Records from a dataset

What follows belongs to an exercise in optimizing a design on an open flow for small area, a short achievable clock period and few clock cycles per item; a production flow would make more cautious choices. RTL that was checked went through simulation tests only; none was proved equivalent to the original. The RTL of run 6 was laid out without a check of its function.

===== design.v =====
module tea_cipher_engine #(
  parameter int          ROUNDS     = 32,
  parameter bit          READY_COMB = 1'b0,   
  parameter int          ADDER      = 2,
  parameter logic [31:0] DELTA      = 32'h9E3779B9
) (
  input  logic         clk,
  input  logic         reset,
  input  logic         in_valid,
  output logic         in_ready,
  input  logic         in_mode,
  input  logic [63:0]  in_data,
  input  logic [127:0] in_key,
  output logic         out_valid,
  input  logic         out_ready,
  output logic [63:0]  out_data,
  output logic         out_mode,
  output logic         busy
);
  localparam int HALVES = 2 * ROUNDS;
  localparam int CNT_W  = $clog2(HALVES);
  localparam int SIDX_W = CNT_W - 1;
  localparam logic [CNT_W-1:0] LAST_CNT = CNT_W'(HALVES - 1);
  if (ROUNDS < 2 || (ROUNDS & (ROUNDS - 1)) != 0) begin : g_bad_rounds
    $error("tea_cipher_engine: ROUNDS must be a power of two >= 2");
  end
  logic [31:0]      a_q, b_q;
  logic [127:0]     key_q;       
  logic [31:0]      sum_q;       
  logic             mode_q;
  logic             run_q;
  logic             pre_q;       
  logic [CNT_W-1:0] cnt_q;       
  logic             ov_q;
  function automatic logic [31:0] add32(input logic [31:0] a, input logic [31:0] b, input logic cin);
    logic [31:0] p, g, G, P;
    logic [31:0] c;
    if (ADDER == 0) begin
      add32 = a + b + {31'd0, cin};
    end else begin
      p = a ^ b;
      g = a & b;
      g[0] = g[0] | (p[0] & cin);
      G = g; P = p;
      if (ADDER == 1) begin
        for (int d = 1; d < 32; d = d * 2)
          for (int i = 2 * d - 1; i < 32; i = i + 2 * d) begin
            G[i] = G[i] | (P[i] & G[i - d]);
            P[i] = P[i] & P[i - d];
          end
        for (int d = 8; d >= 1; d = d / 2)
          for (int i = 3 * d - 1; i < 32; i = i + 2 * d) begin
            G[i] = G[i] | (P[i] & G[i - d]);
            P[i] = P[i] & P[i - d];
          end
      end else if (ADDER == 2) begin
        for (int d = 1; d < 32; d = d * 2)
          for (int i = 0; i < 32; i++)
            if ((i & d) != 0) begin
              G[i] = G[i] | (P[i] & G[(i & ~(2 * d - 1)) + d - 1]);
              P[i] = P[i] & P[(i & ~(2 * d - 1)) + d - 1];
            end
      end else if (ADDER == 3) begin
        for (int i = 1; i < 32; i++) begin
          G[i] = G[i] | (P[i] & G[i - 1]);
        end
      end else begin
        for (int d = 1; d < 32; d = d * 2) begin
          logic [31:0] G2, P2;
          G2 = G; P2 = P;
          for (int i = 1; i < 32; i = i + 2)
            if (i - d >= 0 && (d == 1 || ((i - d) % 2) == 1)) begin
              G2[i] = G[i] | (P[i] & G[i - d]);
              P2[i] = P[i] & P[i - d];
            end
          G = G2; P = P2;
        end
        for (int i = 2; i < 32; i = i + 2) begin
          G[i] = G[i] | (P[i] & G[i - 1]);
        end
      end
      c = {G[30:0], cin};
      add32 = p ^ c;
    end
  endfunction
  function automatic logic [31:0] tea_mix(
    input logic [31:0] v,
    input logic [31:0] s,
    input logic [31:0] ka,
    input logic [31:0] kb
  );
    tea_mix = add32(v << 4, ka, 1'b0) ^ add32(v, s, 1'b0) ^ add32(v >> 5, kb, 1'b0);
  endfunction
  function automatic logic [31:0] round_sum(input logic [SIDX_W-1:0] idx);
    round_sum = DELTA * (32'(idx) + 32'd1);
  endfunction
  logic [31:0] mix, nb;
  assign mix = tea_mix(b_q, sum_q, key_q[127:96], key_q[95:64]);
  assign nb  = add32(a_q, mix ^ {32{mode_q}}, mode_q);
  logic step, last, accept;
  assign step   = run_q && !pre_q;
  assign last   = step && (cnt_q == LAST_CNT);
  assign accept = in_valid && in_ready;
  logic [CNT_W-1:0] cnt_next;
  assign cnt_next = cnt_q + 1'b1;
  always_ff @(posedge clk) begin
    if (!run_q) begin
      key_q <= in_key;
      sum_q <= in_mode ? round_sum('1) : round_sum('0);
    end else begin
      key_q <= {key_q[63:0], key_q[127:64]};
      sum_q <= round_sum(cnt_next[CNT_W-1:1] ^ {SIDX_W{mode_q}});
    end
  end
  always_ff @(posedge clk) begin
    if (!run_q) begin
      if (in_ready) begin
        a_q    <= in_data[63:32];
        b_q    <= in_data[31:0];
        mode_q <= in_mode;
      end
    end else if (pre_q) begin
      a_q <= b_q;
      b_q <= a_q;
    end else if (last && mode_q) begin
      a_q <= nb;
    end else begin
      a_q <= b_q;
      b_q <= nb;
    end
  end
  always_ff @(posedge clk) begin
    if (reset) begin
      run_q <= 1'b0;
      pre_q <= 1'b0;
      cnt_q <= '0;
      ov_q  <= 1'b0;
    end else begin
      if (accept) begin
        run_q <= 1'b1;
        pre_q <= in_mode;
        cnt_q <= '0;
      end else begin
        pre_q <= 1'b0;
        if (step) cnt_q <= cnt_next;
        if (last) run_q <= 1'b0;
      end
      if (last) ov_q <= 1'b1;
      else if (out_ready) ov_q <= 1'b0;
    end
  end
  if (READY_COMB) begin : g_ready_comb
    assign in_ready = !run_q && (!ov_q || out_ready);
  end else begin : g_ready_reg
    assign in_ready = !run_q && !ov_q;
  end
  assign out_valid = ov_q;
  assign busy      = run_q || ov_q;
  assign out_data  = {a_q, b_q};
  assign out_mode  = mode_q;
endmodule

_What the exercise asks:_
Lines from the one containing "function automatic logic [31:0] round_sum(input" through the final line of the entries are the only ones to print, and each must match exactly.

_Answer to the exercise:_
  function automatic logic [31:0] round_sum(input logic [SIDX_W-1:0] idx);
    round_sum = DELTA * (32'(idx) + 32'd1);
  endfunction
  logic [31:0] mix, nb;
  assign mix = tea_mix(b_q, sum_q, key_q[127:96], key_q[95:64]);
  assign nb  = add32(a_q, mix ^ {32{mode_q}}, mode_q);
  logic step, last, accept;
  assign step   = run_q && !pre_q;
  assign last   = step && (cnt_q == LAST_CNT);
  assign accept = in_valid && in_ready;
  logic [CNT_W-1:0] cnt_next;
  assign cnt_next = cnt_q + 1'b1;
  always_ff @(posedge clk) begin
    if (!run_q) begin
      key_q <= in_key;
      sum_q <= in_mode ? round_sum('1) : round_sum('0);
    end else begin
      key_q <= {key_q[63:0], key_q[127:64]};
      sum_q <= round_sum(cnt_next[CNT_W-1:1] ^ {SIDX_W{mode_q}});
    end
  end
  always_ff @(posedge clk) begin
    if (!run_q) begin
      if (in_ready) begin
        a_q    <= in_data[63:32];
        b_q    <= in_data[31:0];
        mode_q <= in_mode;
      end
    end else if (pre_q) begin
      a_q <= b_q;
      b_q <= a_q;
    end else if (last && mode_q) begin
      a_q <= nb;
    end else begin
      a_q <= b_q;
      b_q <= nb;
    end
  end
  always_ff @(posedge clk) begin
    if (reset) begin
      run_q <= 1'b0;
      pre_q <= 1'b0;
      cnt_q <= '0;
      ov_q  <= 1'b0;
    end else begin
      if (accept) begin
        run_q <= 1'b1;
        pre_q <= in_mode;
        cnt_q <= '0;
      end else begin
        pre_q <= 1'b0;
        if (step) cnt_q <= cnt_next;
        if (last) run_q <= 1'b0;
      end
      if (last) ov_q <= 1'b1;
      else if (out_ready) ov_q <= 1'b0;
    end
  end
  if (READY_COMB) begin : g_ready_comb
    assign in_ready = !run_q && (!ov_q || out_ready);
  end else begin : g_ready_reg
    assign in_ready = !run_q && !ov_q;
  end
  assign out_valid = ov_q;
  assign busy      = run_q || ov_q;
  assign out_data  = {a_q, b_q};
  assign out_mode  = mode_q;
endmodule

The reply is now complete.